Um Subjektivität und Willkür entgegenzuwirken, werden in der Literatur einige Forderungen geäußert. Es wird verlangt, die im Kontext von Zwangsmaßnahmen relevanten unbestimmten Rechtsbegriffe empirisch fundiert zu operationalisieren, indem z.B. klare Kriterien dafür festgelegt werden, was unter eine unterbringungsbedürftige Selbstoder Fremdgefährdung fällt (Dreßing und Salize 2004, S. 142; Lammel 2013, S. 53, 58), und auch entsprechende Grenzwerte bestimmt werden (Vollmann 2008, S. 222). Darauf aufbauend wird vorgeschlagen, operationalisierte, standardisierte Erhebungsinstrumente zu entwickeln und in der Praxis einzusetzen, z.B. für die Risikoabschätzung (Dreßing und Salize 2004, S. 36, 155). Zudem werden Handlungsanweisungen und Leitlinien gewünscht (Lammel 2013, S. 45; Frajo-Apor et al. 2013, S. 90). Insgesamt soll dadurch die Rechtsund Handlungssicherheit der Fachleute sowie die Transparenz, Nachvollziehbarkeit und Überprüfbarkeit von Entscheidungen bezüglich Zwangsmaßnahmen erhöht werden. Außerdem könnten die großen regionalen Unterschiede in Bezug auf den Umgang mit Zwangsmaßnahmen durch eine einheitliche Vorgehensweise abgebaut werden. (Dreßing und Salize 2004, S. 142, 155, 176-177; Frajo-Apor et al. 2013, S. 90; Brieger et al. 2014, S. 608, 612; Lamberz 2013, S. 222). Untermauert werden die Forderungen damit, dass in der psychologisch-psychiatrischen Diagnostik ja auch sonst großer Wert auf Objektivität, Reliabilität und Validität gelegt wird und dann bei einer so heiklen Thematik wie psychiatrischen Zwangsmaßnahmen erst recht nicht auf Grundlage von unklaren, verschieden interpretierbaren und subjektiv auslegbaren Kriterien gearbeitet werden sollte (Vollmann 2008, S. 222; Dreßing und Salize 2004, S. 36; 176-177).

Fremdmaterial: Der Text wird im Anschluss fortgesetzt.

run 1:
Design ntt_bfu, start of the top module:
module ntt_bfu
(
    input                   clk,
    input                   rstn,
    input  [14-1:0] in1,
    input  [14-1:0] in2,
    input  [14-1:0] gamma,
    input                   op,
    output [14-1:0] out1,
    output [14-1:0] out2
);
bfu_v1 bfu1(.clk(clk), .rstn(rstn), .in1(in1), .in2(in2),
            .gamma(gamma), .op(op), .p('d12289), ._p('d1073729535), .mu('d922759167),
            .out1(out1), .out2(out2));
endmodule
Size: about 3300 cells after synthesis, roughly 73 I/O pins, roughly 0.031 mm^2 of cells after synthesis.
Settings: LEC_CHECK=0, ABC_AREA=1, CAP_MARGIN=20, CORE_ASPECT_RATIO=0.5, CORE_MARGIN=2, CORE_UTILIZATION=72, CTS_CLUSTER_DIAMETER=349, CTS_CLUSTER_SIZE=100, PLACE_DENSITY=0.38, SETUP_SLACK_MARGIN=0.34, SLEW_MARGIN=20, TNS_END_PERCENT=10; clock period 2.25 ns.
run.sh (not shown) runs the stock make flow with config.mk's settings and CLKGATE_MAP_FILE=.
Tool error GRT-0228 stopped run 1 during global routing (5_1_grt); no final results.
Modified inputs, run 2 compared to run 1
- clearing CTS_CLUSTER_SIZE, which used to be 100
- clearing TNS_END_PERCENT, which used to be 10
- swapping 72 for 40 in CORE_UTILIZATION
- clearing CTS_CLUSTER_DIAMETER, which used to be 349
- clearing CORE_ASPECT_RATIO, which used to be 0.5
- clearing SETUP_SLACK_MARGIN, which used to be 0.34
- swapping 0.38 for 0.6 in PLACE_DENSITY
- clearing ABC_AREA, which used to be 1
- swapping 2.25 for 6.5 in the clock period (ns, I/O delays scaled along)
Notes after the runs:
- Run 2 | stages: all done | timing, DRC, antenna: all pass
- As far as number of clock sinks seen by CTS goes, run 1 and run 2 are indistinguishable; the numbers are identical.
- Run 2 against run 1: summed standard-cell area reported by yosys dropped about 3.3%, post-synthesis net count dropped 597, post-synthesis xor/xnor area fraction climbed 1.1 points.
- Changes observed in run 2 relative to run 1: post-CTS setup-driven buffer insertion count decreased 43; number of cells produced by synthesis decreased about 18%.
- Comparing run 1 and run 2, fraction of the mapped netlist area in adder cells is higher on run 2.
### run 2 -> run 3
- setting CTS_CLUSTER_SIZE to 35 for the first time
- changing CORE_UTILIZATION from 40 to 70
- changing the clock period (ns, I/O delays scaled along) from 6.5 to 5.89
Findings:
Run 3 finished all stages; however, its layout fails the closing checks, the failures being negative setup slack. Number of non-clock buffers: run 2 and run 3 compared, lower one is run 2. Number of non-filler instances in the completed layout, run 2 and run 3: higher on run 2. Changes observed in run 3 relative to run 2: number of diodes added for antenna fixing neither gained nor lost much; wire length now sits higher.
For run 4, these inputs were changed with respect to run 3:
- a deleted CTS_CLUSTER_SIZE that had been 35
- a change of CORE_UTILIZATION from 70 to 40
- a change of the clock period (ns, I/O delays scaled along) from 5.89 to 6.4
Results
- Run 4: all stages complete, timing, DRC and antenna checks passed
- In run 4 the post-detailed-routing wire length turned out 15% lower than in run 3.
- Run 4 vs run 3: setup slack up in run 4
- Delta (run 4 minus run 3): sum of met3 wire segment lengths after detailed routing saw a decrease, non-clock buffer count saw a decrease.
- Run 4 ended up with a higher flop share of the area than run 3 did.
- In the metrics for run 4 and run 3, the one carrying the lower layout filler cell count is run 3.
- Per the comparison of run 4 with run 3, critical path depth dropped 2, total number of vias dropped about 8%.
Changes in run 5 relative to run 4:
- setting CTS_CLUSTER_SIZE to 100 for the first time
- setting CTS_CLUSTER_DIAMETER to 400 for the first time
- changing CORE_UTILIZATION from 40 to 72
- setting ABC_AREA to 1 for the first time
- changing the clock period (ns, I/O delays scaled along) from 6.4 to 3.56
Run 5: aborted in global routing (5_1_grt) (tool error). Simple-gate share of the synthesized area in run 5 vs run 4: up 5.6 points. Die size (run 5 over run 4): decrease, about 40%. Max number of cells in the yosys synthesis report across run 4 and run 5: run 5. Diff run 4 -> run 5: y dimension of the die now smaller; placed cell count now larger; total half-perimeter wirelength after legalization and detailed placement now larger. Diff run 4 -> run 5: post-synthesis adder-cell area fraction dropped 0.85 points, AND-OR/OR-AND share of the synthesized area dropped 2.5 points, width of the chip dropped about 24%, area after synthesis climbed about 3.4%. Between run 4 and run 5, the yosys synthesis chip area is higher for run 5.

Im Gegensatz zur Literatur wurden in dieser Untersuchung keine Forderungen nach einheitlichen Standards oder einer Operationalisierung von unbestimmten Rechtsbegriffen ausgesprochen. Zwar wurde in den Interviews deutlich genannt, wie schwierig sich die Grenzziehung zwischen Selbstbestimmung und fürsorglichem Zwang sowie die Beurteilung der Willensbestimmungsfähigkeit gestaltet und dass es häufig uneindeutige Grenzfälle gibt (S. 123, 129-130, 145-146, 157), aber konkrete Forderungen nach Operationalisierung oder Ärger über nicht bestehende Standards wurden nicht geäußert.